§ Activity: The required result is a line count: how many lines in this data hold the word "inverters". Give only that.
───── Information given ─────
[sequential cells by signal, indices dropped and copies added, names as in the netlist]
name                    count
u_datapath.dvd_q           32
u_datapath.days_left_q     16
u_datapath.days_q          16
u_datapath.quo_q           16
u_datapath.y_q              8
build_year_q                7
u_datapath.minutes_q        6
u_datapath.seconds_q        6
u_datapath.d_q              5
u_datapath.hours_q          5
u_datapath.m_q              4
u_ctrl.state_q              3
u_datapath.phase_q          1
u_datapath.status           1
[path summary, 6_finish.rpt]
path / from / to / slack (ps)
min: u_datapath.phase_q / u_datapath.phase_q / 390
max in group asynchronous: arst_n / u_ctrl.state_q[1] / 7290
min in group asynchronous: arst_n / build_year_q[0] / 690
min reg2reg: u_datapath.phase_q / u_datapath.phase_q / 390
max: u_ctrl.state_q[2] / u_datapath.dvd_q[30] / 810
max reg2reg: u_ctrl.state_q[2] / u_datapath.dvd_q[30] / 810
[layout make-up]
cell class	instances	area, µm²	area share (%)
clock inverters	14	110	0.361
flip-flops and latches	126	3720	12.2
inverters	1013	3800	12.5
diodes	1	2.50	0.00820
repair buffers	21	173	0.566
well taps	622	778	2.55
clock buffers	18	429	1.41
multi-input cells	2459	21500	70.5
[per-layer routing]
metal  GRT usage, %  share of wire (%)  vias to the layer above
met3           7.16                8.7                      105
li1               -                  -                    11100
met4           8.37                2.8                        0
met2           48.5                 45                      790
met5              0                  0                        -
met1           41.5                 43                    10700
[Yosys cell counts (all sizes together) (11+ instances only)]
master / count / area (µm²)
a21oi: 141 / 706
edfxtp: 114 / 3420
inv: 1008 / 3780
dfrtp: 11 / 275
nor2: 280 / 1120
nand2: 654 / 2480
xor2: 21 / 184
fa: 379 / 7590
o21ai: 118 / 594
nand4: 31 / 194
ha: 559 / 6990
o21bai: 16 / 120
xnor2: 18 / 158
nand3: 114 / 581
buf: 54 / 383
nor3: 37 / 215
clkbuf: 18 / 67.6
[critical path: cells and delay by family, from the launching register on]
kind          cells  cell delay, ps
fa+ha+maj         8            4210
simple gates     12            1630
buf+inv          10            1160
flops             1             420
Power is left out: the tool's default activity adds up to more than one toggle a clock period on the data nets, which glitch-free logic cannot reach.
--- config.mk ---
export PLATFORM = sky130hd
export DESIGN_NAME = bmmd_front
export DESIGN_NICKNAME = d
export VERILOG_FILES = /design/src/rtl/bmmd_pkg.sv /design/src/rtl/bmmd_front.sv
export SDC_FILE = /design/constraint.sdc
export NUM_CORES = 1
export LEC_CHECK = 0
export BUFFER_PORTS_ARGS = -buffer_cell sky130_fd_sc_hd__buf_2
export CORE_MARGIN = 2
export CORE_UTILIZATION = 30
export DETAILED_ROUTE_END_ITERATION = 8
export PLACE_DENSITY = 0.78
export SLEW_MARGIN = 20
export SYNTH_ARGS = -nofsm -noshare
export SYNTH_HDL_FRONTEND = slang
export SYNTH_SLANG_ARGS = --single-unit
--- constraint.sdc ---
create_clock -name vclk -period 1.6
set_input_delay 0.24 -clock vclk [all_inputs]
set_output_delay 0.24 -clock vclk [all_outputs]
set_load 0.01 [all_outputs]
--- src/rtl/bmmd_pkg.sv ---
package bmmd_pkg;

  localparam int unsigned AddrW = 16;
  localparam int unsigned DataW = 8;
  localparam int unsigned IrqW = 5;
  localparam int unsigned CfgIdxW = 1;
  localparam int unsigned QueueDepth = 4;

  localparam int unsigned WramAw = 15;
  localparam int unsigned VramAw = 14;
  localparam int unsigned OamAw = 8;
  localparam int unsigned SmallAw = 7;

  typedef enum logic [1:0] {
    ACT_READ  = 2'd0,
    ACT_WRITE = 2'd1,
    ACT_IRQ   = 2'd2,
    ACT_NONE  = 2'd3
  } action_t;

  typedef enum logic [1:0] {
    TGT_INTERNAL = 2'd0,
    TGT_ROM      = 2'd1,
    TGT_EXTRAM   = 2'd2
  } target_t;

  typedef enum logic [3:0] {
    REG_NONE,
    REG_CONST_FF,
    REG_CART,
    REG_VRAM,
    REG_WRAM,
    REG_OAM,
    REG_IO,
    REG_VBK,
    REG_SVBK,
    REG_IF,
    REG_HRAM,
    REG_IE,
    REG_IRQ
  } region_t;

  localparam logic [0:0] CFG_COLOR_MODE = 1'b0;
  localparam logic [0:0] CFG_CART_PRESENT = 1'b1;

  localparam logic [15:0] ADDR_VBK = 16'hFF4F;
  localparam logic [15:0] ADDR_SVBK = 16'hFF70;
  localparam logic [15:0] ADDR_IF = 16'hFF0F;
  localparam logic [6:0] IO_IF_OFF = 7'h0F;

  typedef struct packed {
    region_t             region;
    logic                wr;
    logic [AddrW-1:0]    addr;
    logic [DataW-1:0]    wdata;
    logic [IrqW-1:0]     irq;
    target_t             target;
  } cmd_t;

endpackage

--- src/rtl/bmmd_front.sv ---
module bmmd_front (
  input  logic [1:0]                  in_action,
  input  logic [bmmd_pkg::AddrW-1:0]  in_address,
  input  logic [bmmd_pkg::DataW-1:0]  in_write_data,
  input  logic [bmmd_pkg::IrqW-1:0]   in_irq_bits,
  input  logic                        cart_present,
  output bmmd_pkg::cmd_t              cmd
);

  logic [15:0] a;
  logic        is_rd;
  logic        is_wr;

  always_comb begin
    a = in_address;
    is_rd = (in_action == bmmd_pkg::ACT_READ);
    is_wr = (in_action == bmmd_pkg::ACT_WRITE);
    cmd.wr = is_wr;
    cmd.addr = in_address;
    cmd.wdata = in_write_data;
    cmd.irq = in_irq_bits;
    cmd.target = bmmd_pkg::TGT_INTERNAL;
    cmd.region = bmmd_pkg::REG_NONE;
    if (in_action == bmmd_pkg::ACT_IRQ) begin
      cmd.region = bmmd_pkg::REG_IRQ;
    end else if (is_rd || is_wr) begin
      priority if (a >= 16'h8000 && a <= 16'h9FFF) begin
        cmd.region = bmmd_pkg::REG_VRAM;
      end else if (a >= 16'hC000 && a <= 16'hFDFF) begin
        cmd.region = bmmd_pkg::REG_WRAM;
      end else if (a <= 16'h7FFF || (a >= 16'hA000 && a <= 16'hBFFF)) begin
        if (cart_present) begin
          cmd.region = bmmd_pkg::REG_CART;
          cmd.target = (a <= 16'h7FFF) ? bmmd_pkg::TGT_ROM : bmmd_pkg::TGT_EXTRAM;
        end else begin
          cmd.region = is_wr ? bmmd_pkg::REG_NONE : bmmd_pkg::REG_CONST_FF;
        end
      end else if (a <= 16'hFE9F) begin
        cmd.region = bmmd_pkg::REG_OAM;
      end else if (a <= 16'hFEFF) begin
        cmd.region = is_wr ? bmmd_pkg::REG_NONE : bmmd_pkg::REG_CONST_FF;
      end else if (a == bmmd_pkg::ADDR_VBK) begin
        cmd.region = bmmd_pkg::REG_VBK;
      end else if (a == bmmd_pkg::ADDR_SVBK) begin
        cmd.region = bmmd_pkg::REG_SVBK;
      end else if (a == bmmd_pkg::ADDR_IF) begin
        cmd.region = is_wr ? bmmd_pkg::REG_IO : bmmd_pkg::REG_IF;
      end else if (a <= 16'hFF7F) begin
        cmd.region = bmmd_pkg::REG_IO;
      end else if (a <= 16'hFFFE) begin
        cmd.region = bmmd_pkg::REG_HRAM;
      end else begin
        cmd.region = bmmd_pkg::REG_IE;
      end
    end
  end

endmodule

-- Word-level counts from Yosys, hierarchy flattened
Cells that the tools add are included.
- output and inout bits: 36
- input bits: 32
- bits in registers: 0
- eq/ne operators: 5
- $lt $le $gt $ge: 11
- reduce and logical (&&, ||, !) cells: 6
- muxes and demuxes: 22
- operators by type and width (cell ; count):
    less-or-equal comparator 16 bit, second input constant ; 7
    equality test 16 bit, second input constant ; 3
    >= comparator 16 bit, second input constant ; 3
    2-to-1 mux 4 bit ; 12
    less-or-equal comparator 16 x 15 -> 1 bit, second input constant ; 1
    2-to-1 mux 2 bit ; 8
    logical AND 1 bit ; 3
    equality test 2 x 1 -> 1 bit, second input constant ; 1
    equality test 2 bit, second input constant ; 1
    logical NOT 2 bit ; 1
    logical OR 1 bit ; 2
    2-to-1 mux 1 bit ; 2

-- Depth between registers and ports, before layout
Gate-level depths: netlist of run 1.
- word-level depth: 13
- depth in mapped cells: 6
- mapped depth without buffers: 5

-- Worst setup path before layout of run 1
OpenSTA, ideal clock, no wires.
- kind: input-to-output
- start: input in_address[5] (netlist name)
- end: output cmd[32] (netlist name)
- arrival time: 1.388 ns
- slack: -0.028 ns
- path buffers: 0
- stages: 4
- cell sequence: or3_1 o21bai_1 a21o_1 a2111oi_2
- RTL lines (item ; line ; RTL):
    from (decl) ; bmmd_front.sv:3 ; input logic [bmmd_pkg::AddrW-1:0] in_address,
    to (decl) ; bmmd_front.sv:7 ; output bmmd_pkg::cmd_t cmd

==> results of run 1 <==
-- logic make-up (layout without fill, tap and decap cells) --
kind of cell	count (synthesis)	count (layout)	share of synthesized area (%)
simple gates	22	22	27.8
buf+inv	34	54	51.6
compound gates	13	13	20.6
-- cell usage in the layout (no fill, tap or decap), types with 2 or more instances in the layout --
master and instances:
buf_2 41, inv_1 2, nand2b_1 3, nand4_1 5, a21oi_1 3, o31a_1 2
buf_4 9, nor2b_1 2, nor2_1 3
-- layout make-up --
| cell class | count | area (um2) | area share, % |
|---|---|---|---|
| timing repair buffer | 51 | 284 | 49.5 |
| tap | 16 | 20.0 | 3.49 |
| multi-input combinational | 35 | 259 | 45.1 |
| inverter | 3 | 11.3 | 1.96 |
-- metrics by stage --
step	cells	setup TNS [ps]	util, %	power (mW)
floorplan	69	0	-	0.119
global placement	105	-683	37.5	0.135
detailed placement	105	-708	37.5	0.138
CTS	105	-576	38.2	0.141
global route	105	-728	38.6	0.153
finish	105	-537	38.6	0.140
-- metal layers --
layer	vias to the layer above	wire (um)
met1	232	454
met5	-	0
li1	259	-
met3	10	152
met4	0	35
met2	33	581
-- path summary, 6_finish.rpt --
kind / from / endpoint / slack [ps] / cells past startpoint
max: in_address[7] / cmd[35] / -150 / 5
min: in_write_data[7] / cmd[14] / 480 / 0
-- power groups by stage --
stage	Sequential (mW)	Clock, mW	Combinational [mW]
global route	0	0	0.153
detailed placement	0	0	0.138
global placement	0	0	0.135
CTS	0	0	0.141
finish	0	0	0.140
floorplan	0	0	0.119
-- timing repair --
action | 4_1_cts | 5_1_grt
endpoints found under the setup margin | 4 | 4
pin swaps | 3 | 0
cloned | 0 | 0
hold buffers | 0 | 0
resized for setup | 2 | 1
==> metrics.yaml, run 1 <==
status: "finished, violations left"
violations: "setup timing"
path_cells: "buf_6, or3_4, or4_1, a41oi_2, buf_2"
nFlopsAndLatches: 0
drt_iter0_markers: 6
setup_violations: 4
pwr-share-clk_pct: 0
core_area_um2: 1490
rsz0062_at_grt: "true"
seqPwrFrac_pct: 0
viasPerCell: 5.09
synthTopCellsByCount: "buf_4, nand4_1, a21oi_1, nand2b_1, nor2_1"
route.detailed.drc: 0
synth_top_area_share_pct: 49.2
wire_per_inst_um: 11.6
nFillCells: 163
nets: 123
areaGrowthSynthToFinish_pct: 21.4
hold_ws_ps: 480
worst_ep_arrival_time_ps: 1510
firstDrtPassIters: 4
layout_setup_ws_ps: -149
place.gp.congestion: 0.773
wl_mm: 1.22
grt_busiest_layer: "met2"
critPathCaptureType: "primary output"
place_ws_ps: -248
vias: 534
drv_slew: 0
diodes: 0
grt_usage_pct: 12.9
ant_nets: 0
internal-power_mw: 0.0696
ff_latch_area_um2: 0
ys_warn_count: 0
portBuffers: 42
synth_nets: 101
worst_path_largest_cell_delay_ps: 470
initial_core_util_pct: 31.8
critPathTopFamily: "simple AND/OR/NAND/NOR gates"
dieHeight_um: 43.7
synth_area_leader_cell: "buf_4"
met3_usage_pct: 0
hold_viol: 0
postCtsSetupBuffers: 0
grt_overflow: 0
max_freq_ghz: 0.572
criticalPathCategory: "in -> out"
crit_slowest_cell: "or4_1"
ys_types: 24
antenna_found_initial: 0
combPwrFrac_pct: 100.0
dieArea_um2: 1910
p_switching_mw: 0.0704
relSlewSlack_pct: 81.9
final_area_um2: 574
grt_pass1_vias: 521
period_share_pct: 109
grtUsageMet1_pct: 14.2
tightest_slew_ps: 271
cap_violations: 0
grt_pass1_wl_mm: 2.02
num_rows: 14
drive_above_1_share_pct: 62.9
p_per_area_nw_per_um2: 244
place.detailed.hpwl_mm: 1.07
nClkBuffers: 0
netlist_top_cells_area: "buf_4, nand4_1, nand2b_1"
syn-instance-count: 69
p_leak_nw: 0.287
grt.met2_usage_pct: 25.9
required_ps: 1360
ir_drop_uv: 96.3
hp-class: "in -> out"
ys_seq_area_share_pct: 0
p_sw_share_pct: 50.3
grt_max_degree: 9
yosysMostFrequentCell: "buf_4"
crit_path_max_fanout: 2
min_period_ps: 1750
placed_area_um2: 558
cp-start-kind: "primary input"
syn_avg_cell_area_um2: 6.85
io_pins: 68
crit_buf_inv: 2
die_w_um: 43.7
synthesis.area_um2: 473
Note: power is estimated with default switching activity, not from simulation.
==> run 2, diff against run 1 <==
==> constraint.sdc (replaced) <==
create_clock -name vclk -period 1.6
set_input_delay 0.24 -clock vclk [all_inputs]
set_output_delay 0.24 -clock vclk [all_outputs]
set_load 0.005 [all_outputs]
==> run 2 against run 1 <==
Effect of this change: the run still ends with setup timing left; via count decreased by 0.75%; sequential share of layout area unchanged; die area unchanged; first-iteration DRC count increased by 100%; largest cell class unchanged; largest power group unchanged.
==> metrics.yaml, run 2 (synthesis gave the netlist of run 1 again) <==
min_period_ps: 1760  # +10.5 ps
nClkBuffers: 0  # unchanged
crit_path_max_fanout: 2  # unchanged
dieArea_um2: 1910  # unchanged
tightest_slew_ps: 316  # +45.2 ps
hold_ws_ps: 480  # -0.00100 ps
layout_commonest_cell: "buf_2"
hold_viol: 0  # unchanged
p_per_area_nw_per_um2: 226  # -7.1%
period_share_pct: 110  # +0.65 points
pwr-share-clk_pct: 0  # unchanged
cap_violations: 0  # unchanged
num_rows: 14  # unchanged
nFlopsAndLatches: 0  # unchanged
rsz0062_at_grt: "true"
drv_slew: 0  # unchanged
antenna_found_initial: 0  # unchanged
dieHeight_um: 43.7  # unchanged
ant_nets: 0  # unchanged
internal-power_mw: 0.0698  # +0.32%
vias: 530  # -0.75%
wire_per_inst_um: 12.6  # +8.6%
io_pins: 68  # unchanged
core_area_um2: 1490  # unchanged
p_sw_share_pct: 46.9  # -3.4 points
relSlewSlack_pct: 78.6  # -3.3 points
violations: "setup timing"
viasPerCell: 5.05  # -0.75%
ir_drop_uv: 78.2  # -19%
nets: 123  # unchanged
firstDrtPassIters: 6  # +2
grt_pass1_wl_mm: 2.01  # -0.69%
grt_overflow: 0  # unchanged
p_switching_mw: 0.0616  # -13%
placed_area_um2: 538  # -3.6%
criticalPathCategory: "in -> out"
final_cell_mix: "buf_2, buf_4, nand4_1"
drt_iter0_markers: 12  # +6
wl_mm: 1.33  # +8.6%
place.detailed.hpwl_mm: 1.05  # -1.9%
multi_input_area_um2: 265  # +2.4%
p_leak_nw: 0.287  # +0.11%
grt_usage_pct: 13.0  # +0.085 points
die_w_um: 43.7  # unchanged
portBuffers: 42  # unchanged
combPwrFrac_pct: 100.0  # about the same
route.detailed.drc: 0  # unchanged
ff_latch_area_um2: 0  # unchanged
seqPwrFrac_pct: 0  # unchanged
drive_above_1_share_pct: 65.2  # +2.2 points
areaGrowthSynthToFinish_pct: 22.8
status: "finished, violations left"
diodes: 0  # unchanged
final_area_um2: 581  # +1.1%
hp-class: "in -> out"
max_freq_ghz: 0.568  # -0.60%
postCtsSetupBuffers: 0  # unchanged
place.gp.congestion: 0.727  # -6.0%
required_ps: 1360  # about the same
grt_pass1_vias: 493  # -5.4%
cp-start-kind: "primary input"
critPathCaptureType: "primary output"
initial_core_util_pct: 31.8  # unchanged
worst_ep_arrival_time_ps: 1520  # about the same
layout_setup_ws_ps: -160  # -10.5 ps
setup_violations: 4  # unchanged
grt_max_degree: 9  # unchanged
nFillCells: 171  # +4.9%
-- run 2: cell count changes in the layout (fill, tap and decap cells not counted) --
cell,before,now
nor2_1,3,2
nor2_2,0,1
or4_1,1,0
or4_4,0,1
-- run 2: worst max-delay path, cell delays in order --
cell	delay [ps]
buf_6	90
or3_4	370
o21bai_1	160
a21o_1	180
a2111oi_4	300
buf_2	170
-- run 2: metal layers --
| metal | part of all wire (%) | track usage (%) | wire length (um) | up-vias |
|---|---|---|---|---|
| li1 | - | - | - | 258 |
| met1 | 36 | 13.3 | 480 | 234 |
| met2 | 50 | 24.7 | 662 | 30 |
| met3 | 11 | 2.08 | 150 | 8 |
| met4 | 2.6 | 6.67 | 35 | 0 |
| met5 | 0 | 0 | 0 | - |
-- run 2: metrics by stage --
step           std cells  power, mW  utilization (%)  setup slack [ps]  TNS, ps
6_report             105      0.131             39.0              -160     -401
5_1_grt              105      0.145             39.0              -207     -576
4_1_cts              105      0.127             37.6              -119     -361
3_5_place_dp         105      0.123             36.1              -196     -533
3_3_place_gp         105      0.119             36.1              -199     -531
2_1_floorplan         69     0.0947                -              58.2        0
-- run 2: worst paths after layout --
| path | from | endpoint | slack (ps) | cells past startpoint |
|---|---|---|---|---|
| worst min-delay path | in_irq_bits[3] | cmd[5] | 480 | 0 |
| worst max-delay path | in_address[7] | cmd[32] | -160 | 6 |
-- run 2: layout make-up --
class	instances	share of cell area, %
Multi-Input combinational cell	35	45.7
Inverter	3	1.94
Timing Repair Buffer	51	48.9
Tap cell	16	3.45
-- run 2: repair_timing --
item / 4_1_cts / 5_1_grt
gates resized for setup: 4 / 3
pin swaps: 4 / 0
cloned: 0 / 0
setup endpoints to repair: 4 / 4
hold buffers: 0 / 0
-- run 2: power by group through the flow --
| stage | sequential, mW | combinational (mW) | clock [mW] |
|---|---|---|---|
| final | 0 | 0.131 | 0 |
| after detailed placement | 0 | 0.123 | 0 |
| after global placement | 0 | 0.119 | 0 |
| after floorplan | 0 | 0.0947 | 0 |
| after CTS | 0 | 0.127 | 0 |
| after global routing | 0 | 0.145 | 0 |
─────
§ Solution to this exercise: 2